[Start of Attachment]
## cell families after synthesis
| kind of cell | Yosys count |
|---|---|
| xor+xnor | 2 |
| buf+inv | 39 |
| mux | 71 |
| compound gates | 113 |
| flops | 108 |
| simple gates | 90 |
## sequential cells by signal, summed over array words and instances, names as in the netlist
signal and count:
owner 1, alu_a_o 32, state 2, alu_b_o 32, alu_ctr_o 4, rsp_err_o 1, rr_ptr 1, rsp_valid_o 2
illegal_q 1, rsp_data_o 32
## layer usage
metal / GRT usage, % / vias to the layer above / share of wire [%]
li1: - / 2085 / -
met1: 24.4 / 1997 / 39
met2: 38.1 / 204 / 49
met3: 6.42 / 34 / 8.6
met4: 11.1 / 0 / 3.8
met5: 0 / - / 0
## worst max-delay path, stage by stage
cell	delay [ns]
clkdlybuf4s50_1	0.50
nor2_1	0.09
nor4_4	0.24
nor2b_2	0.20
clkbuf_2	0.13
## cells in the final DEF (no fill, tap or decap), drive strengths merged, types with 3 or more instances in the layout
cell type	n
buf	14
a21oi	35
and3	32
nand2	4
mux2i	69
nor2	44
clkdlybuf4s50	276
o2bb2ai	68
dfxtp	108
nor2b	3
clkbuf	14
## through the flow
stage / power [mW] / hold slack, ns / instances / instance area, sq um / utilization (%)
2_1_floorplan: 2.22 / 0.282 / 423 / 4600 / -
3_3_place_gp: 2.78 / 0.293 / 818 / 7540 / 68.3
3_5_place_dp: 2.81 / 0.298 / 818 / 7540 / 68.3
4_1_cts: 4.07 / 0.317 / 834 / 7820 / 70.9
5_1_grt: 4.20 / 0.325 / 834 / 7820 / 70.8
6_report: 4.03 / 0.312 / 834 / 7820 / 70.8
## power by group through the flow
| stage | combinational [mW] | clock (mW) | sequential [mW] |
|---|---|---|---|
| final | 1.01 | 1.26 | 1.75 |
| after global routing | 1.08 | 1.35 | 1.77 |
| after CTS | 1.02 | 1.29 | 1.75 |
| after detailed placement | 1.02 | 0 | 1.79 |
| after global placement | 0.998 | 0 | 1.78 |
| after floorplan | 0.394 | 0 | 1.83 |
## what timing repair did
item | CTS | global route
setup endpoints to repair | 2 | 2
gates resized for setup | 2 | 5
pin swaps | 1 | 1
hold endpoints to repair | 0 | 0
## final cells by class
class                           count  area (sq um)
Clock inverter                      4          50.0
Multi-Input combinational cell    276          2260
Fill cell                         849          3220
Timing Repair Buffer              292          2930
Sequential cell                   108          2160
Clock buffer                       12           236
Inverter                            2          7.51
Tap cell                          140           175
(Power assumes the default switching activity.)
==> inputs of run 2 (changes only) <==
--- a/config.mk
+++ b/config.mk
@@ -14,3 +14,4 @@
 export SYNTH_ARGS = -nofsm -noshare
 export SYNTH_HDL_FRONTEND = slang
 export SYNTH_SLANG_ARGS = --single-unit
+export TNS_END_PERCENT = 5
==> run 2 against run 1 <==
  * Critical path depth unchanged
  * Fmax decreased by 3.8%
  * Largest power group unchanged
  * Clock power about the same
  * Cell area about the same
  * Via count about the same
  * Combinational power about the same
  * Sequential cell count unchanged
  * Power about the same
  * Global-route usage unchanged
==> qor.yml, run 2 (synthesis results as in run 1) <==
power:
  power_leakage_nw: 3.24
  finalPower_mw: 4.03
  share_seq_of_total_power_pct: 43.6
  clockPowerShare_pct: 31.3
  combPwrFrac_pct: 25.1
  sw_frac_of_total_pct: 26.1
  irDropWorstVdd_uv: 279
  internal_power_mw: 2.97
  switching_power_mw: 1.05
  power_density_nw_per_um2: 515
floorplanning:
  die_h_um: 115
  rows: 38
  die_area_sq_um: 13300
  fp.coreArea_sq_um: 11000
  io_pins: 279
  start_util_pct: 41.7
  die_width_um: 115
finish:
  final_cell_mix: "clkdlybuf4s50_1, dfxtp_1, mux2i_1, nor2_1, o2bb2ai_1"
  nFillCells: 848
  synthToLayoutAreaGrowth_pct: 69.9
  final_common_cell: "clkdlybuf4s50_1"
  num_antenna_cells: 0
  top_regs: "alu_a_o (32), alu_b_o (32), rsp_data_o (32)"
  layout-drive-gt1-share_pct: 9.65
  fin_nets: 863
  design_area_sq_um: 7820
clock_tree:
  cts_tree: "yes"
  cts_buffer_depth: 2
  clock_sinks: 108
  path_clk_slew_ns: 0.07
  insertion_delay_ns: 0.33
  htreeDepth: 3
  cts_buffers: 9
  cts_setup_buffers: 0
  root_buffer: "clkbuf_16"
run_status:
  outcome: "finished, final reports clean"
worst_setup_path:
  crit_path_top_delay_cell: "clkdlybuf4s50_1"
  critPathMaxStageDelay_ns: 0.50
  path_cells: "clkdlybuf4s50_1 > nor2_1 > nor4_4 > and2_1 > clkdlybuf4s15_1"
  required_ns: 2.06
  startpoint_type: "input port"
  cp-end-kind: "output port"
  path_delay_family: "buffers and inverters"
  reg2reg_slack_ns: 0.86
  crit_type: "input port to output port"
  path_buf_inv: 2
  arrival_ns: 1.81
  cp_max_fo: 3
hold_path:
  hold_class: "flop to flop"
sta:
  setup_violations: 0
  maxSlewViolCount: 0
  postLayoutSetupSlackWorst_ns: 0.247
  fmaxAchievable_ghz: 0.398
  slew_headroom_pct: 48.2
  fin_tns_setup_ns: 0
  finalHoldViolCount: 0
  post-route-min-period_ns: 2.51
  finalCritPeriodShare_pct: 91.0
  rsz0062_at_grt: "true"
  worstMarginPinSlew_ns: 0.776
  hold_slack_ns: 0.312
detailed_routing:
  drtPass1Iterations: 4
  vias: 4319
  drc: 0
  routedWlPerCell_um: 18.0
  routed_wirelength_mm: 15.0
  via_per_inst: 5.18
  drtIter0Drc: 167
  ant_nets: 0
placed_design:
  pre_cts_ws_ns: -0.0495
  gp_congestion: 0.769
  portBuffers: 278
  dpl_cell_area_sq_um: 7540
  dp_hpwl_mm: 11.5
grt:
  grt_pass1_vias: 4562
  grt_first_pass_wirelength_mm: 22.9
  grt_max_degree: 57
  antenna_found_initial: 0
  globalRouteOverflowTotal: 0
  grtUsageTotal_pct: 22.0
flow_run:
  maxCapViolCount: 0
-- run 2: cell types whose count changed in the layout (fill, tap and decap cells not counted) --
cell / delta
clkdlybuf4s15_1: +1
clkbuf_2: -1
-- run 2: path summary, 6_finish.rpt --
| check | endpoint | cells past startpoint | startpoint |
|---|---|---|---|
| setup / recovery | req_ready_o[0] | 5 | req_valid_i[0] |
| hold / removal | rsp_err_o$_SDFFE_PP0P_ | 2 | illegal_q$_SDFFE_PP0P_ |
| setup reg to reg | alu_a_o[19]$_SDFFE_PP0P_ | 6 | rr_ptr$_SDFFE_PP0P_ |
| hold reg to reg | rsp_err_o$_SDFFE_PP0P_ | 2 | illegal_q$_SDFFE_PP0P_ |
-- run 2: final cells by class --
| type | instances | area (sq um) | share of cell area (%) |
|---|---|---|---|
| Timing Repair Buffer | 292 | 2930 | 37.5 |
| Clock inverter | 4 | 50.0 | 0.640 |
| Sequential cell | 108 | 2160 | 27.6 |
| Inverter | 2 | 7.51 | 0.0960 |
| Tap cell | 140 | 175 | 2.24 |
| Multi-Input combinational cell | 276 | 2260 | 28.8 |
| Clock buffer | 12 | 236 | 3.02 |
[End of Attachment]
- **Required action**
Reproduce the records above exactly as they appear.

- **Solution to this task**
## cell families after synthesis
| kind of cell | Yosys count |
|---|---|
| xor+xnor | 2 |
| buf+inv | 39 |
| mux | 71 |
| compound gates | 113 |
| flops | 108 |
| simple gates | 90 |
## sequential cells by signal, summed over array words and instances, names as in the netlist
signal and count:
owner 1, alu_a_o 32, state 2, alu_b_o 32, alu_ctr_o 4, rsp_err_o 1, rr_ptr 1, rsp_valid_o 2
illegal_q 1, rsp_data_o 32
## layer usage
metal / GRT usage, % / vias to the layer above / share of wire [%]
li1: - / 2085 / -
met1: 24.4 / 1997 / 39
met2: 38.1 / 204 / 49
met3: 6.42 / 34 / 8.6
met4: 11.1 / 0 / 3.8
met5: 0 / - / 0
## worst max-delay path, stage by stage
cell	delay [ns]
clkdlybuf4s50_1	0.50
nor2_1	0.09
nor4_4	0.24
nor2b_2	0.20
clkbuf_2	0.13
## cells in the final DEF (no fill, tap or decap), drive strengths merged, types with 3 or more instances in the layout
cell type	n
buf	14
a21oi	35
and3	32
nand2	4
mux2i	69
nor2	44
clkdlybuf4s50	276
o2bb2ai	68
dfxtp	108
nor2b	3
clkbuf	14
## through the flow
stage / power [mW] / hold slack, ns / instances / instance area, sq um / utilization (%)
2_1_floorplan: 2.22 / 0.282 / 423 / 4600 / -
3_3_place_gp: 2.78 / 0.293 / 818 / 7540 / 68.3
3_5_place_dp: 2.81 / 0.298 / 818 / 7540 / 68.3
4_1_cts: 4.07 / 0.317 / 834 / 7820 / 70.9
5_1_grt: 4.20 / 0.325 / 834 / 7820 / 70.8
6_report: 4.03 / 0.312 / 834 / 7820 / 70.8
## power by group through the flow
| stage | combinational [mW] | clock (mW) | sequential [mW] |
|---|---|---|---|
| final | 1.01 | 1.26 | 1.75 |
| after global routing | 1.08 | 1.35 | 1.77 |
| after CTS | 1.02 | 1.29 | 1.75 |
| after detailed placement | 1.02 | 0 | 1.79 |
| after global placement | 0.998 | 0 | 1.78 |
| after floorplan | 0.394 | 0 | 1.83 |
## what timing repair did
item | CTS | global route
setup endpoints to repair | 2 | 2
gates resized for setup | 2 | 5
pin swaps | 1 | 1
hold endpoints to repair | 0 | 0
## final cells by class
class                           count  area (sq um)
Clock inverter                      4          50.0
Multi-Input combinational cell    276          2260
Fill cell                         849          3220
Timing Repair Buffer              292          2930
Sequential cell                   108          2160
Clock buffer                       12           236
Inverter                            2          7.51
Tap cell                          140           175
(Power assumes the default switching activity.)
==> inputs of run 2 (changes only) <==
--- a/config.mk
+++ b/config.mk
@@ -14,3 +14,4 @@
 export SYNTH_ARGS = -nofsm -noshare
 export SYNTH_HDL_FRONTEND = slang
 export SYNTH_SLANG_ARGS = --single-unit
+export TNS_END_PERCENT = 5
==> run 2 against run 1 <==
  * Critical path depth unchanged
  * Fmax decreased by 3.8%
  * Largest power group unchanged
  * Clock power about the same
  * Cell area about the same
  * Via count about the same
  * Combinational power about the same
  * Sequential cell count unchanged
  * Power about the same
  * Global-route usage unchanged
==> qor.yml, run 2 (synthesis results as in run 1) <==
power:
  power_leakage_nw: 3.24
  finalPower_mw: 4.03
  share_seq_of_total_power_pct: 43.6
  clockPowerShare_pct: 31.3
  combPwrFrac_pct: 25.1
  sw_frac_of_total_pct: 26.1
  irDropWorstVdd_uv: 279
  internal_power_mw: 2.97
  switching_power_mw: 1.05
  power_density_nw_per_um2: 515
floorplanning:
  die_h_um: 115
  rows: 38
  die_area_sq_um: 13300
  fp.coreArea_sq_um: 11000
  io_pins: 279
  start_util_pct: 41.7
  die_width_um: 115
finish:
  final_cell_mix: "clkdlybuf4s50_1, dfxtp_1, mux2i_1, nor2_1, o2bb2ai_1"
  nFillCells: 848
  synthToLayoutAreaGrowth_pct: 69.9
  final_common_cell: "clkdlybuf4s50_1"
  num_antenna_cells: 0
  top_regs: "alu_a_o (32), alu_b_o (32), rsp_data_o (32)"
  layout-drive-gt1-share_pct: 9.65
  fin_nets: 863
  design_area_sq_um: 7820
clock_tree:
  cts_tree: "yes"
  cts_buffer_depth: 2
  clock_sinks: 108
  path_clk_slew_ns: 0.07
  insertion_delay_ns: 0.33
  htreeDepth: 3
  cts_buffers: 9
  cts_setup_buffers: 0
  root_buffer: "clkbuf_16"
run_status:
  outcome: "finished, final reports clean"
worst_setup_path:
  crit_path_top_delay_cell: "clkdlybuf4s50_1"
  critPathMaxStageDelay_ns: 0.50
  path_cells: "clkdlybuf4s50_1 > nor2_1 > nor4_4 > and2_1 > clkdlybuf4s15_1"
  required_ns: 2.06
  startpoint_type: "input port"
  cp-end-kind: "output port"
  path_delay_family: "buffers and inverters"
  reg2reg_slack_ns: 0.86
  crit_type: "input port to output port"
  path_buf_inv: 2
  arrival_ns: 1.81
  cp_max_fo: 3
hold_path:
  hold_class: "flop to flop"
sta:
  setup_violations: 0
  maxSlewViolCount: 0
  postLayoutSetupSlackWorst_ns: 0.247
  fmaxAchievable_ghz: 0.398
  slew_headroom_pct: 48.2
  fin_tns_setup_ns: 0
  finalHoldViolCount: 0
  post-route-min-period_ns: 2.51
  finalCritPeriodShare_pct: 91.0
  rsz0062_at_grt: "true"
  worstMarginPinSlew_ns: 0.776
  hold_slack_ns: 0.312
detailed_routing:
  drtPass1Iterations: 4
  vias: 4319
  drc: 0
  routedWlPerCell_um: 18.0
  routed_wirelength_mm: 15.0
  via_per_inst: 5.18
  drtIter0Drc: 167
  ant_nets: 0
placed_design:
  pre_cts_ws_ns: -0.0495
  gp_congestion: 0.769
  portBuffers: 278
  dpl_cell_area_sq_um: 7540
  dp_hpwl_mm: 11.5
grt:
  grt_pass1_vias: 4562
  grt_first_pass_wirelength_mm: 22.9
  grt_max_degree: 57
  antenna_found_initial: 0
  globalRouteOverflowTotal: 0
  grtUsageTotal_pct: 22.0
flow_run:
  maxCapViolCount: 0
-- run 2: cell types whose count changed in the layout (fill, tap and decap cells not counted) --
cell / delta
clkdlybuf4s15_1: +1
clkbuf_2: -1
-- run 2: path summary, 6_finish.rpt --
| check | endpoint | cells past startpoint | startpoint |
|---|---|---|---|
| setup / recovery | req_ready_o[0] | 5 | req_valid_i[0] |
| hold / removal | rsp_err_o$_SDFFE_PP0P_ | 2 | illegal_q$_SDFFE_PP0P_ |
| setup reg to reg | alu_a_o[19]$_SDFFE_PP0P_ | 6 | rr_ptr$_SDFFE_PP0P_ |
| hold reg to reg | rsp_err_o$_SDFFE_PP0P_ | 2 | illegal_q$_SDFFE_PP0P_ |
-- run 2: final cells by class --
| type | instances | area (sq um) | share of cell area (%) |
|---|---|---|---|
| Timing Repair Buffer | 292 | 2930 | 37.5 |
| Clock inverter | 4 | 50.0 | 0.640 |
| Sequential cell | 108 | 2160 | 27.6 |
| Inverter | 2 | 7.51 | 0.0960 |
| Tap cell | 140 | 175 | 2.24 |
| Multi-Input combinational cell | 276 | 2260 | 28.8 |
| Clock buffer | 12 | 236 | 3.02 |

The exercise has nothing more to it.